KDE/kdelibs/kparts
Stephan Kulow
coolo at kde.org
Thu Feb 22 09:16:07 GMT 2007
Am Mittwoch, 21. Februar 2007 22:34 schrieb David Faure:
> On Wednesday 21 February 2007, Stephan Kulow wrote:
> > SVN commit 636048 by coolo:
> >
> > whatever happened
> >
> >
> > M +2 -2 mainwindow.cpp
> >
> >
> > --- trunk/KDE/kdelibs/kparts/mainwindow.cpp #636047:636048
> > @@ -176,8 +176,8 @@
> > void KParts::MainWindow::saveNewToolbarConfig()
> > {
> > createGUI( d->m_activePart );
> > - KConfigGroup *
> > - applyMainWindowSettings = new KConfigGroup(KGlobal::config(),
> > QByteArray()); + KConfigGroup cg(KGlobal::config(), QByteArray());
> > + applyMainWindowSettings(cg);
>
> Hmm, again an empty group... which wasn't empty in kde3.
> The code applyMainWindowSettings said:
> KConfigGroupSaver saver( config, configGroup.isEmpty() ?
> config->group() : configGroup ); and configGroup was a parameter with an
> empty default value.
> So it was saving into "the current group". This was quite broken, on
> retrospect. The goal is to always store the settings for a given type of
> mainwindow (e.g. kmail composer window) into the same group (e.g.
> "composer"). Whether we're doing that explicitely, via autosave, or after
> "OK" in the toolbar config dialog like above.
> So I think we should store the group into a member var, a bit like
> d->autoSaveGroup - but even if not enabling autosave (=> I would rename it
> to settingsGroup - like the method that we found was redundant ;)
>
> But that means changing apply/saveMainWindowSettings to take a KConfig*
> again :(
I'm not sure we should go there, but let's analyze KDE3 use cases:
This code is from konsole's "save scheme" (path is the new scheme file):
1428 KSimpleConfig cfg( path );
1429 savePropertiesInternal(&cfg,1);
1430 saveMainWindowSettings(&cfg);
savePropertiesInternal sets the group of cfg to "1" and saveMainWindowSettings
stores its settings in that group. Would you expect this? I don't (fortunately
konsole seems to be the only app calling savePropertiesInternal).

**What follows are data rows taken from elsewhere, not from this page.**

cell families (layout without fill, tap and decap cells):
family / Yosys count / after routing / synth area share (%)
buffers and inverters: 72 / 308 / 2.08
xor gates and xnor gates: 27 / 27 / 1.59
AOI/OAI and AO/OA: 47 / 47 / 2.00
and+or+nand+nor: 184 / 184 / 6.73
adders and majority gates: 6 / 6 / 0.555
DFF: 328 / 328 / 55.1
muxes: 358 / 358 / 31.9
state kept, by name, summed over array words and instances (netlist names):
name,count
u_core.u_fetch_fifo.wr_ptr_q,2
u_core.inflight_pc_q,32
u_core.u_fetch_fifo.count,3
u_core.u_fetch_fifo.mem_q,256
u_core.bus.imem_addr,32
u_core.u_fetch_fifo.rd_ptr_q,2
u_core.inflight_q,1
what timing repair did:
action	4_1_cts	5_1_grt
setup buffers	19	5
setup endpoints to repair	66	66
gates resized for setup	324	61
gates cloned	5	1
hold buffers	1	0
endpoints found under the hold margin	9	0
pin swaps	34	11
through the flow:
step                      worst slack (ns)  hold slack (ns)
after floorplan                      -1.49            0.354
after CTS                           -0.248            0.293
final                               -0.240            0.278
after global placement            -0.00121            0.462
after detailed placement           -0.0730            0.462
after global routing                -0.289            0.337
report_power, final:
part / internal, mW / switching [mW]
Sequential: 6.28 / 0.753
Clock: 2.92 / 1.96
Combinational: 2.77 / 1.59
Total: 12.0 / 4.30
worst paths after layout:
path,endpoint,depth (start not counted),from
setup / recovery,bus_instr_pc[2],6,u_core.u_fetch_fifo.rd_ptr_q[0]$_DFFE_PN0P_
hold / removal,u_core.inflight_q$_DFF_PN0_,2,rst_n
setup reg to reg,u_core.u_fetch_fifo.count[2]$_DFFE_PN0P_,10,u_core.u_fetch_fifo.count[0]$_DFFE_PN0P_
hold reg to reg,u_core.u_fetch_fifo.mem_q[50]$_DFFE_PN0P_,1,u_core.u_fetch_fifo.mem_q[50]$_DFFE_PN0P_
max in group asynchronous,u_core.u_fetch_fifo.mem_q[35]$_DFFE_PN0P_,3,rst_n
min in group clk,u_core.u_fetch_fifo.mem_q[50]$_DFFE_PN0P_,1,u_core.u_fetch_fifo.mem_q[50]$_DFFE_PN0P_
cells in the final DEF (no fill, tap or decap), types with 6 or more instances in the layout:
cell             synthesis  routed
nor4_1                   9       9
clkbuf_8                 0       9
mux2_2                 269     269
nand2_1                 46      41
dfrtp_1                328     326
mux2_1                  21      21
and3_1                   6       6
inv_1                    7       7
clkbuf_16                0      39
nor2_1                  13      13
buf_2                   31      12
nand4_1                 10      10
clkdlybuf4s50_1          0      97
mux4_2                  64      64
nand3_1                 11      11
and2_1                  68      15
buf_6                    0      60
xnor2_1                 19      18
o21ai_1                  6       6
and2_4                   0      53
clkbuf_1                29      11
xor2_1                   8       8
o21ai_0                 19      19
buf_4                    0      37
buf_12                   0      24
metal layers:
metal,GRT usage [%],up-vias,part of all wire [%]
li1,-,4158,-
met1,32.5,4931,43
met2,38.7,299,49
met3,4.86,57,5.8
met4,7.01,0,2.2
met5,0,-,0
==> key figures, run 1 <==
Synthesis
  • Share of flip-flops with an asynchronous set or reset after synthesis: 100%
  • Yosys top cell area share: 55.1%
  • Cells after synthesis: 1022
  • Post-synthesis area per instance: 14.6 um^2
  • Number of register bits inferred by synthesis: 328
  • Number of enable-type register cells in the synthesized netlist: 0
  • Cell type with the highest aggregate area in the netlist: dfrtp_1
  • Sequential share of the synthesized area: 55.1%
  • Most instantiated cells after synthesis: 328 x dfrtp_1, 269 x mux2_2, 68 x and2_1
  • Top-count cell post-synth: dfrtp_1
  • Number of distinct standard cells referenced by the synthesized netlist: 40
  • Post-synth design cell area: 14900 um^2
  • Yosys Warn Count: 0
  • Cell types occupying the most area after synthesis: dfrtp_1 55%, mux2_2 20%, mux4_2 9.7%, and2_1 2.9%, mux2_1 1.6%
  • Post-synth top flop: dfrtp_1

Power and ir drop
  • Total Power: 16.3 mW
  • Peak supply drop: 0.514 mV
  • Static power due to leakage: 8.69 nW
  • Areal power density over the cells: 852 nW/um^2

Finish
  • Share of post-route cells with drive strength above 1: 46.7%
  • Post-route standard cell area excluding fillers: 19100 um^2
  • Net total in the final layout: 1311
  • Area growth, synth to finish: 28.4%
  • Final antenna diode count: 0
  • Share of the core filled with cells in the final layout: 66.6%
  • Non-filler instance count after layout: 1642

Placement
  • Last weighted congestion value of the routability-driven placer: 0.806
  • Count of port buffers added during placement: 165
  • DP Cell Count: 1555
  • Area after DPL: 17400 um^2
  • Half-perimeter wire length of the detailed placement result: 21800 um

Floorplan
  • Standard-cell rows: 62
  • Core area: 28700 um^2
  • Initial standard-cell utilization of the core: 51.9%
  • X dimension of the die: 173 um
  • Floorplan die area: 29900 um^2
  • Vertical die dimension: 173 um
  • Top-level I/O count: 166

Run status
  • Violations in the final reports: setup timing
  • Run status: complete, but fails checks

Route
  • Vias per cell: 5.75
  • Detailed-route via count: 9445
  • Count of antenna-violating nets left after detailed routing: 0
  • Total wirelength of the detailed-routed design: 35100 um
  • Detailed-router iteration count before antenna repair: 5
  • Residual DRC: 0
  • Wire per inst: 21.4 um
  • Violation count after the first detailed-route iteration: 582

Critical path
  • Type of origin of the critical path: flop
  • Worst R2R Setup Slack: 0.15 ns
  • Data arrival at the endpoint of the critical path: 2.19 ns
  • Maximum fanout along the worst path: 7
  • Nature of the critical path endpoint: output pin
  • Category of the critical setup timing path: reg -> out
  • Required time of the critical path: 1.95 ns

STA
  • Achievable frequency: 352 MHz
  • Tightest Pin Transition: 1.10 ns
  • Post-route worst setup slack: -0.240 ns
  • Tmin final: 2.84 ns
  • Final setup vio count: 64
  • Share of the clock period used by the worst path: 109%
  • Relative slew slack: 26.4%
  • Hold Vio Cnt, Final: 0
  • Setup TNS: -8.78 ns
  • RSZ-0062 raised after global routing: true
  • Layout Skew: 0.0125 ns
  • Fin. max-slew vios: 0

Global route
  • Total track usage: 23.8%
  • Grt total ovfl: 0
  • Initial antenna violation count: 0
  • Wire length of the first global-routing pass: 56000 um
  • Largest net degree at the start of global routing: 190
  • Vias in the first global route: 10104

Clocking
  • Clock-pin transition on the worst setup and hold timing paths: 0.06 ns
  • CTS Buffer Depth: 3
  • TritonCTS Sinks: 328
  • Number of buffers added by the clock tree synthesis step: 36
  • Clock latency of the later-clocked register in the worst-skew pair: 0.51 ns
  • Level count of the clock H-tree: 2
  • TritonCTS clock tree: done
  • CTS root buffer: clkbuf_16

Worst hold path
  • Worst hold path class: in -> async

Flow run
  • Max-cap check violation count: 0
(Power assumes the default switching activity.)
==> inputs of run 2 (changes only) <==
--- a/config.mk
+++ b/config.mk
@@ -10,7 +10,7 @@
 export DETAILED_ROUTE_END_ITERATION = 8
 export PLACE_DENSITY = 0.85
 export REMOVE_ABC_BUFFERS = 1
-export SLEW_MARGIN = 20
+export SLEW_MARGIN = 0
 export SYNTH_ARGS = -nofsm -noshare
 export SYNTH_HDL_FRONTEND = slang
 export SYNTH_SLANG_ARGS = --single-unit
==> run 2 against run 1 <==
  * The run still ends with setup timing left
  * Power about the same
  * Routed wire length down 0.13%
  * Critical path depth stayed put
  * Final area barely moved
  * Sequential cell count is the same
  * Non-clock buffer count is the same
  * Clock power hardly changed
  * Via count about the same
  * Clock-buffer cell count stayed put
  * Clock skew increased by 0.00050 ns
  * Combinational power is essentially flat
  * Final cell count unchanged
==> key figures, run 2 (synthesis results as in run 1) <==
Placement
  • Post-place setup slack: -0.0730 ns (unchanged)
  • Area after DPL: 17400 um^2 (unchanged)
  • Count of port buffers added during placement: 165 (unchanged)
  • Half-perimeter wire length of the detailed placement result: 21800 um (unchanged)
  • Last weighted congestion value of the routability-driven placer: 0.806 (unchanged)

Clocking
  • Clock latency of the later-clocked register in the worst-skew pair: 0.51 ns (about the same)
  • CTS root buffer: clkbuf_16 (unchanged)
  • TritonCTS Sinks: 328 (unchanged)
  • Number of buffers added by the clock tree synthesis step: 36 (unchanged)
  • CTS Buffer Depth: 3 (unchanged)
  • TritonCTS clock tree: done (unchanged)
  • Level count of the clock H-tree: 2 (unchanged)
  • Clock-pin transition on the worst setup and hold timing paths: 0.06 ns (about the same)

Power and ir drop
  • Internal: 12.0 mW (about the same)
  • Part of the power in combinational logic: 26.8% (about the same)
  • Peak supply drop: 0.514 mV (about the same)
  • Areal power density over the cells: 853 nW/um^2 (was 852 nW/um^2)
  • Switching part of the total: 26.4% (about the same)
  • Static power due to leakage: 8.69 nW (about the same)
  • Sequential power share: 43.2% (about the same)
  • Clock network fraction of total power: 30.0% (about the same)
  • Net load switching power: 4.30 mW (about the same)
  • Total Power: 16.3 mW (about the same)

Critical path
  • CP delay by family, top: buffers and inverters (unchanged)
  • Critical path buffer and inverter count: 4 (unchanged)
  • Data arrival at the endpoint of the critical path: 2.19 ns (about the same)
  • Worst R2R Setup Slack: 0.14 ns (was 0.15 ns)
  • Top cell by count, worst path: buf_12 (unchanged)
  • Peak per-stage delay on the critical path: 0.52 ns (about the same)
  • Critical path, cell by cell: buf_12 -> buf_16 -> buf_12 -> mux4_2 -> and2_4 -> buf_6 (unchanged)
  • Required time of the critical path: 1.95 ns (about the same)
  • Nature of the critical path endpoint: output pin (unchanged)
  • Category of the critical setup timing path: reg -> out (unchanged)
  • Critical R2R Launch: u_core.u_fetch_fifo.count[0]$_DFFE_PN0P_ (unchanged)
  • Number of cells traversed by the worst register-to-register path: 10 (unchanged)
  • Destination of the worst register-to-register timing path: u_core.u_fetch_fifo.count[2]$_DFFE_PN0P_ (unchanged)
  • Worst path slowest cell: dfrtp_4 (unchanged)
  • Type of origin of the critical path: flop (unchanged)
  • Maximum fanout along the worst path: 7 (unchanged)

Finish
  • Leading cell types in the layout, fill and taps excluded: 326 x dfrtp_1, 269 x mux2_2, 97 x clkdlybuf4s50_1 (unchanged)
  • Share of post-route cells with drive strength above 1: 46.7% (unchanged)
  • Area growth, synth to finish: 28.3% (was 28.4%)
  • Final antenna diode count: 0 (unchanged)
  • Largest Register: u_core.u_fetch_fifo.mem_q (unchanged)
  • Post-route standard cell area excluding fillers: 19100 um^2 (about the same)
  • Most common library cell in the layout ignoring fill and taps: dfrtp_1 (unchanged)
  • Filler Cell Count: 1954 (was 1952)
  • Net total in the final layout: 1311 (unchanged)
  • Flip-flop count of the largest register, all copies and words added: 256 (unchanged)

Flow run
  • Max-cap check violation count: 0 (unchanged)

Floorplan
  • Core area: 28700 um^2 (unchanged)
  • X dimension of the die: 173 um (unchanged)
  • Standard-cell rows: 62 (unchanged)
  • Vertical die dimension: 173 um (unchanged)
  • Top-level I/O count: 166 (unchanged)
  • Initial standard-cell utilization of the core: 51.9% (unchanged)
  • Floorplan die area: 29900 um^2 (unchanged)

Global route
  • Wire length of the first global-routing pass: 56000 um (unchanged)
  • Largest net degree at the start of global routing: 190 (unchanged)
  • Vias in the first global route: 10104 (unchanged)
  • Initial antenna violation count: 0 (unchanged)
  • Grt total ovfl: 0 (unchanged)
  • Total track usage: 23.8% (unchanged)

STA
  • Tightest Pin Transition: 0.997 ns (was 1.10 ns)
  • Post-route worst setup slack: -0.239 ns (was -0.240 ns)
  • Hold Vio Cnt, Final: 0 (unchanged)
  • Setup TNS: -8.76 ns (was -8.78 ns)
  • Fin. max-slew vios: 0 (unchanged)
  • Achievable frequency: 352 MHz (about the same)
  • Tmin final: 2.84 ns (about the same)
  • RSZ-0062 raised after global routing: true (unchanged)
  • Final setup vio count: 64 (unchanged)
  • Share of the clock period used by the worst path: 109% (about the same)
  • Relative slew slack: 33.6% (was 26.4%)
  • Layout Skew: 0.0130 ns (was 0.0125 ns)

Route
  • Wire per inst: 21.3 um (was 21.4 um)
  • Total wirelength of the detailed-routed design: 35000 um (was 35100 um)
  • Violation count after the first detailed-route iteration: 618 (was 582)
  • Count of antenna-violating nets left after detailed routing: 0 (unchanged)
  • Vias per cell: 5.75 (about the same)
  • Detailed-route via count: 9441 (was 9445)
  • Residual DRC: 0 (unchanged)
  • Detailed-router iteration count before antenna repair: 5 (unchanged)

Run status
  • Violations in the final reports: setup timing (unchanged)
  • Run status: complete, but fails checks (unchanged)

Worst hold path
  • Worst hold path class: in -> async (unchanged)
===== config.mk =====
export PLATFORM = sky130hd
export DESIGN_NAME = cpu_front_panel
export DESIGN_NICKNAME = d
export VERILOG_FILES = /design/src/rtl/cpu_front_panel.sv
export SDC_FILE = /design/constraint.sdc
export NUM_CORES = 1
export LEC_CHECK = 0
export BUFFER_PORTS_ARGS = -buffer_cell sky130_fd_sc_hd__buf_2
export CORE_MARGIN = 2
export CORE_UTILIZATION = 58
export DETAILED_ROUTE_END_ITERATION = 8
export GPL_TIMING_DRIVEN = 0
export HOLD_SLACK_MARGIN = 0.06
export PLACE_DENSITY = 0.8
export SETUP_SLACK_MARGIN = 0.3
export SYNTH_ARGS = -nofsm -noshare
export SYNTH_HDL_FRONTEND = slang
export SYNTH_SLANG_ARGS = --single-unit
export TNS_END_PERCENT = 10

===== constraint.sdc =====
create_clock -name clk -period 3.04 [get_ports clk]
set_clock_uncertainty 0.2 [all_clocks]
set_input_delay 0.608 -clock clk [delete_from_list [all_inputs] [get_ports clk]]
set_output_delay 0.608 -clock clk [all_outputs]
set_load 0.01 [all_outputs]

Interestingly enough I can only find one applyMainWindowSettings call in
konsole:
294 KConfig * config = KGlobal::config();
295 config->setDesktopGroup();
296 applyMainWindowSettings(config);
(huh? desktop group for main window?)
ksysguard.cc:
328 void TopLevel::slotNewToolbarConfig()
329 {
330 createGUI();
331 applyMainWindowSettings( kapp->config() );
332 }
With other words: it reads from _whatever_ group happens to be set.
keduca:
098 void Keduca::configRead()
099 {
100 KConfig *config = KGlobal::config();
101 config->setGroup( "keduca" );
102 applyMainWindowSettings( config, "keduca" );
103 _recentFiles->loadEntries(config);
104 }
105
It sets the group even twice - but it at least sets it to something on its
own.
kate (one of many examples how it's was meant to be):
393 void KateMainWindow::slotNewToolbarConfig()
394 {
395 applyMainWindowSettings( KateApp::self()->config(), "MainWindow" );
396 }
kfilereplace (possibly the most correct :)
086 void KFileReplace::applyNewToolbarConfig()
087 {
088 applyMainWindowSettings(KGlobal::config(), autoSaveGroup());
089 }
So: whenever applications pass KConfig* without an explicit group, they're
most likely buggy.
So looking at it: using the object name for the group seems to be good enough.
I don't think requiring an extra setSettingsGroup() when the object name
property is already there for use is (a kWarning() for unset object names
will do :)
And using KGlobal::config() for default calls seems to be justified.